▶ **The problem**:
Your answer must be the full set of records, repeated exactly.

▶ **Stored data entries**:
====
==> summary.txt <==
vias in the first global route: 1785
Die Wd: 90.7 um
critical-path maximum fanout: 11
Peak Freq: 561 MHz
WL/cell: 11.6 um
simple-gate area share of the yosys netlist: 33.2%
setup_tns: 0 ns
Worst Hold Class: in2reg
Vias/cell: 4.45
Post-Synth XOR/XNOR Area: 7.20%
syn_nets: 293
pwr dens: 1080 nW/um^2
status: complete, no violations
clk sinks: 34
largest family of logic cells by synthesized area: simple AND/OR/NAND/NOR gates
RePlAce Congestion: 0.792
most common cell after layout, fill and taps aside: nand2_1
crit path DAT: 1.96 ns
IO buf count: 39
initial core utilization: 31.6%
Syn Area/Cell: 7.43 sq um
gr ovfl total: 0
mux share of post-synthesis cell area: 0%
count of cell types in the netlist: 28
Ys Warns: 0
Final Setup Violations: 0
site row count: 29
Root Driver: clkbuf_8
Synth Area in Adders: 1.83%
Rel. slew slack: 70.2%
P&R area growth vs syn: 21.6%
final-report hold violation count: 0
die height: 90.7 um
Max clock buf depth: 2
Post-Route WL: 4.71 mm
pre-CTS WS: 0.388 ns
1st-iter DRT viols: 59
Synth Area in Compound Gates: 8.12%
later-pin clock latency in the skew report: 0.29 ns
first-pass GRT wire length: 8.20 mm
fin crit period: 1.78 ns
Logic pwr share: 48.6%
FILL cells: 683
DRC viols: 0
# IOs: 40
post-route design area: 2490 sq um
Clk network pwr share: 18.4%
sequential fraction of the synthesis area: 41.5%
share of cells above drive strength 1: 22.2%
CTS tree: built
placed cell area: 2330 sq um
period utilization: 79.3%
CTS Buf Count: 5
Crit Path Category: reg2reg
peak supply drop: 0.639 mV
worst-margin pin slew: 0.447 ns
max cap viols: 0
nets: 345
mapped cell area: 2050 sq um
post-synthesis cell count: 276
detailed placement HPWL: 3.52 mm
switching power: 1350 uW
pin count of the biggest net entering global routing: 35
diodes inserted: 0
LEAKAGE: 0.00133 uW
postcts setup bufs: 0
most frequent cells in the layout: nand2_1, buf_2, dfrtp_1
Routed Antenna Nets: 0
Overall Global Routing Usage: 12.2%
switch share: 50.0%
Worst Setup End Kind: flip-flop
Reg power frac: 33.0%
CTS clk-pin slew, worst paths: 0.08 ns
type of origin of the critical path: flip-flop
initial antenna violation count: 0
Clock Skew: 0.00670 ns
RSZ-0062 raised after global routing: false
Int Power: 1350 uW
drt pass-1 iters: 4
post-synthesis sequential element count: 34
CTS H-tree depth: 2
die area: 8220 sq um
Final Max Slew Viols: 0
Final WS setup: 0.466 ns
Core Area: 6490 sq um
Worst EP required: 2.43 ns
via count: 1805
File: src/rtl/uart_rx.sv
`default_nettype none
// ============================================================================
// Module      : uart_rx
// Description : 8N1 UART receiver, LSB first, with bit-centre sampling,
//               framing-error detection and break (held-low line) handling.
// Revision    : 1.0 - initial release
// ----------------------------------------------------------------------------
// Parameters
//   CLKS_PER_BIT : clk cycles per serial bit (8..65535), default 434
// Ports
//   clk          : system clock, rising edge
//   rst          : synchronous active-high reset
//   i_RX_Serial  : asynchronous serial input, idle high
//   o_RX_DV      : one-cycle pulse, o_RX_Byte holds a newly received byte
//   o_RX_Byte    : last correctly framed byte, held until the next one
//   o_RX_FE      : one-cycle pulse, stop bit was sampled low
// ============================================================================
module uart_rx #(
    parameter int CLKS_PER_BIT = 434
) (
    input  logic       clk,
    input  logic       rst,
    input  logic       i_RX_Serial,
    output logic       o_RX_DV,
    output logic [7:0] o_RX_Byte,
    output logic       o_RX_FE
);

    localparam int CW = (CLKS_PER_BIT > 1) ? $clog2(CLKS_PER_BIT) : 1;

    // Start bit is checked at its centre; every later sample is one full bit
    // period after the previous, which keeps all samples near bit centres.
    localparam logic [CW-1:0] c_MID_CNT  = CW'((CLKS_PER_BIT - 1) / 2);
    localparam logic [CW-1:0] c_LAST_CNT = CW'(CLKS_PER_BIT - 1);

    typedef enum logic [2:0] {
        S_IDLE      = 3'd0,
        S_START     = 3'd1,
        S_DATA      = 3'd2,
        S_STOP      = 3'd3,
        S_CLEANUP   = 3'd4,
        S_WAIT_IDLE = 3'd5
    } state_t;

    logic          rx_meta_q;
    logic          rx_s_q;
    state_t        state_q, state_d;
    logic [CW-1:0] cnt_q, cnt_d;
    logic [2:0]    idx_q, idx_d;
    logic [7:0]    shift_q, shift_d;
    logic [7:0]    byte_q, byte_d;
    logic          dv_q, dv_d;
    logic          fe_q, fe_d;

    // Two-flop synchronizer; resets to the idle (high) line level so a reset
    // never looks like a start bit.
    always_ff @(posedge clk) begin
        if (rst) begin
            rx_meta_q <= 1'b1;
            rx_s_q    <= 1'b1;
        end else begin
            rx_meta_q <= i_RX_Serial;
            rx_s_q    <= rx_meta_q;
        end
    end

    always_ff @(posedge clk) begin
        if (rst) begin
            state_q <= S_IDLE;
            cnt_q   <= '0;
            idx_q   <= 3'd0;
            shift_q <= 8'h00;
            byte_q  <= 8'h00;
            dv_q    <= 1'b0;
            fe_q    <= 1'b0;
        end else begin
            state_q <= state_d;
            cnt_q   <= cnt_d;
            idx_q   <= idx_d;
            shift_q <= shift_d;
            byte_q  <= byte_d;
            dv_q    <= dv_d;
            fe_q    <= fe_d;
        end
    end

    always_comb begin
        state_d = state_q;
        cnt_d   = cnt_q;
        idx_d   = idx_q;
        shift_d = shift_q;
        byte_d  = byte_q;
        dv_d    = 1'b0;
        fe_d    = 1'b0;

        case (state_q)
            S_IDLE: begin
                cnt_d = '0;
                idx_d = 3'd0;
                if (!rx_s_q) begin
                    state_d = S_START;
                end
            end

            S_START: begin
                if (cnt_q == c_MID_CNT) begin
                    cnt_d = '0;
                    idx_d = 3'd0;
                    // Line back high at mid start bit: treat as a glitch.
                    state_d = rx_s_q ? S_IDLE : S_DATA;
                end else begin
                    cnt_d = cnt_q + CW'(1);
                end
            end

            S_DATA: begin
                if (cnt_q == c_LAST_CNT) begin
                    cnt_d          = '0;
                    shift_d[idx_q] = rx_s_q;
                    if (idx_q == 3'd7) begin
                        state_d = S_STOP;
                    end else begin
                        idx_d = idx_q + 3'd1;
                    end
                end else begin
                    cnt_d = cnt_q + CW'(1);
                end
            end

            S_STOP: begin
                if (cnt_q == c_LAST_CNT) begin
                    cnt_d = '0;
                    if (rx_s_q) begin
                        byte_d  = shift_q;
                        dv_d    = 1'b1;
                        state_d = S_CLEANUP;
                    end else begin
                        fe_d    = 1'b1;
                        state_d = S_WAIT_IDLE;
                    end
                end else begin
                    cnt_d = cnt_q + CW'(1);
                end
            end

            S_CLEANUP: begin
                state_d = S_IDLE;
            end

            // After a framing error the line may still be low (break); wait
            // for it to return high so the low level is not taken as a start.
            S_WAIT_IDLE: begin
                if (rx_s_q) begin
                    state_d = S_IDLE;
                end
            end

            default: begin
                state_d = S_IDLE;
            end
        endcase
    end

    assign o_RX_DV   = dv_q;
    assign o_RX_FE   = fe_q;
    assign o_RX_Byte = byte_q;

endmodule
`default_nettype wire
====
▶ **Response area**:
==> summary.txt <==
vias in the first global route: 1785
Die Wd: 90.7 um
critical-path maximum fanout: 11
Peak Freq: 561 MHz
WL/cell: 11.6 um
simple-gate area share of the yosys netlist: 33.2%
setup_tns: 0 ns
Worst Hold Class: in2reg
Vias/cell: 4.45
Post-Synth XOR/XNOR Area: 7.20%
syn_nets: 293
pwr dens: 1080 nW/um^2
status: complete, no violations
clk sinks: 34
largest family of logic cells by synthesized area: simple AND/OR/NAND/NOR gates
RePlAce Congestion: 0.792
most common cell after layout, fill and taps aside: nand2_1
crit path DAT: 1.96 ns
IO buf count: 39
initial core utilization: 31.6%
Syn Area/Cell: 7.43 sq um
gr ovfl total: 0
mux share of post-synthesis cell area: 0%
count of cell types in the netlist: 28
Ys Warns: 0
Final Setup Violations: 0
site row count: 29
Root Driver: clkbuf_8
Synth Area in Adders: 1.83%
Rel. slew slack: 70.2%
P&R area growth vs syn: 21.6%
final-report hold violation count: 0
die height: 90.7 um
Max clock buf depth: 2
Post-Route WL: 4.71 mm
pre-CTS WS: 0.388 ns
1st-iter DRT viols: 59
Synth Area in Compound Gates: 8.12%
later-pin clock latency in the skew report: 0.29 ns
first-pass GRT wire length: 8.20 mm
fin crit period: 1.78 ns
Logic pwr share: 48.6%
FILL cells: 683
DRC viols: 0
# IOs: 40
post-route design area: 2490 sq um
Clk network pwr share: 18.4%
sequential fraction of the synthesis area: 41.5%
share of cells above drive strength 1: 22.2%
CTS tree: built
placed cell area: 2330 sq um
period utilization: 79.3%
CTS Buf Count: 5
Crit Path Category: reg2reg
peak supply drop: 0.639 mV
worst-margin pin slew: 0.447 ns
max cap viols: 0
nets: 345
mapped cell area: 2050 sq um
post-synthesis cell count: 276
detailed placement HPWL: 3.52 mm
switching power: 1350 uW
pin count of the biggest net entering global routing: 35
diodes inserted: 0
LEAKAGE: 0.00133 uW
postcts setup bufs: 0
most frequent cells in the layout: nand2_1, buf_2, dfrtp_1
Routed Antenna Nets: 0
Overall Global Routing Usage: 12.2%
switch share: 50.0%
Worst Setup End Kind: flip-flop
Reg power frac: 33.0%
CTS clk-pin slew, worst paths: 0.08 ns
type of origin of the critical path: flip-flop
initial antenna violation count: 0
Clock Skew: 0.00670 ns
RSZ-0062 raised after global routing: false
Int Power: 1350 uW
drt pass-1 iters: 4
post-synthesis sequential element count: 34
CTS H-tree depth: 2
die area: 8220 sq um
Final Max Slew Viols: 0
Final WS setup: 0.466 ns
Core Area: 6490 sq um
Worst EP required: 2.43 ns
via count: 1805
File: src/rtl/uart_rx.sv
`default_nettype none
// ============================================================================
// Module      : uart_rx
// Description : 8N1 UART receiver, LSB first, with bit-centre sampling,
//               framing-error detection and break (held-low line) handling.
// Revision    : 1.0 - initial release
// ----------------------------------------------------------------------------
// Parameters
//   CLKS_PER_BIT : clk cycles per serial bit (8..65535), default 434
// Ports
//   clk          : system clock, rising edge
//   rst          : synchronous active-high reset
//   i_RX_Serial  : asynchronous serial input, idle high
//   o_RX_DV      : one-cycle pulse, o_RX_Byte holds a newly received byte
//   o_RX_Byte    : last correctly framed byte, held until the next one
//   o_RX_FE      : one-cycle pulse, stop bit was sampled low
// ============================================================================
module uart_rx #(
    parameter int CLKS_PER_BIT = 434
) (
    input  logic       clk,
    input  logic       rst,
    input  logic       i_RX_Serial,
    output logic       o_RX_DV,
    output logic [7:0] o_RX_Byte,
    output logic       o_RX_FE
);

    localparam int CW = (CLKS_PER_BIT > 1) ? $clog2(CLKS_PER_BIT) : 1;

    // Start bit is checked at its centre; every later sample is one full bit
    // period after the previous, which keeps all samples near bit centres.
    localparam logic [CW-1:0] c_MID_CNT  = CW'((CLKS_PER_BIT - 1) / 2);
    localparam logic [CW-1:0] c_LAST_CNT = CW'(CLKS_PER_BIT - 1);

    typedef enum logic [2:0] {
        S_IDLE      = 3'd0,
        S_START     = 3'd1,
        S_DATA      = 3'd2,
        S_STOP      = 3'd3,
        S_CLEANUP   = 3'd4,
        S_WAIT_IDLE = 3'd5
    } state_t;

    logic          rx_meta_q;
    logic          rx_s_q;
    state_t        state_q, state_d;
    logic [CW-1:0] cnt_q, cnt_d;
    logic [2:0]    idx_q, idx_d;
    logic [7:0]    shift_q, shift_d;
    logic [7:0]    byte_q, byte_d;
    logic          dv_q, dv_d;
    logic          fe_q, fe_d;

    // Two-flop synchronizer; resets to the idle (high) line level so a reset
    // never looks like a start bit.
    always_ff @(posedge clk) begin
        if (rst) begin
            rx_meta_q <= 1'b1;
            rx_s_q    <= 1'b1;
        end else begin
            rx_meta_q <= i_RX_Serial;
            rx_s_q    <= rx_meta_q;
        end
    end

    always_ff @(posedge clk) begin
        if (rst) begin
            state_q <= S_IDLE;
            cnt_q   <= '0;
            idx_q   <= 3'd0;
            shift_q <= 8'h00;
            byte_q  <= 8'h00;
            dv_q    <= 1'b0;
            fe_q    <= 1'b0;
        end else begin
            state_q <= state_d;
            cnt_q   <= cnt_d;
            idx_q   <= idx_d;
            shift_q <= shift_d;
            byte_q  <= byte_d;
            dv_q    <= dv_d;
            fe_q    <= fe_d;
        end
    end

    always_comb begin
        state_d = state_q;
        cnt_d   = cnt_q;
        idx_d   = idx_q;
        shift_d = shift_q;
        byte_d  = byte_q;
        dv_d    = 1'b0;
        fe_d    = 1'b0;

        case (state_q)
            S_IDLE: begin
                cnt_d = '0;
                idx_d = 3'd0;
                if (!rx_s_q) begin
                    state_d = S_START;
                end
            end

            S_START: begin
                if (cnt_q == c_MID_CNT) begin
                    cnt_d = '0;
                    idx_d = 3'd0;
                    // Line back high at mid start bit: treat as a glitch.
                    state_d = rx_s_q ? S_IDLE : S_DATA;
                end else begin
                    cnt_d = cnt_q + CW'(1);
                end
            end

            S_DATA: begin
                if (cnt_q == c_LAST_CNT) begin
                    cnt_d          = '0;
                    shift_d[idx_q] = rx_s_q;
                    if (idx_q == 3'd7) begin
                        state_d = S_STOP;
                    end else begin
                        idx_d = idx_q + 3'd1;
                    end
                end else begin
                    cnt_d = cnt_q + CW'(1);
                end
            end

            S_STOP: begin
                if (cnt_q == c_LAST_CNT) begin
                    cnt_d = '0;
                    if (rx_s_q) begin
                        byte_d  = shift_q;
                        dv_d    = 1'b1;
                        state_d = S_CLEANUP;
                    end else begin
                        fe_d    = 1'b1;
                        state_d = S_WAIT_IDLE;
                    end
                end else begin
                    cnt_d = cnt_q + CW'(1);
                end
            end

            S_CLEANUP: begin
                state_d = S_IDLE;
            end

            // After a framing error the line may still be low (break); wait
            // for it to return high so the low level is not taken as a start.
            S_WAIT_IDLE: begin
                if (rx_s_q) begin
                    state_d = S_IDLE;
                end
            end

            default: begin
                state_d = S_IDLE;
            end
        endcase
    end

    assign o_RX_DV   = dv_q;
    assign o_RX_FE   = fe_q;
    assign o_RX_Byte = byte_q;

endmodule
`default_nettype wire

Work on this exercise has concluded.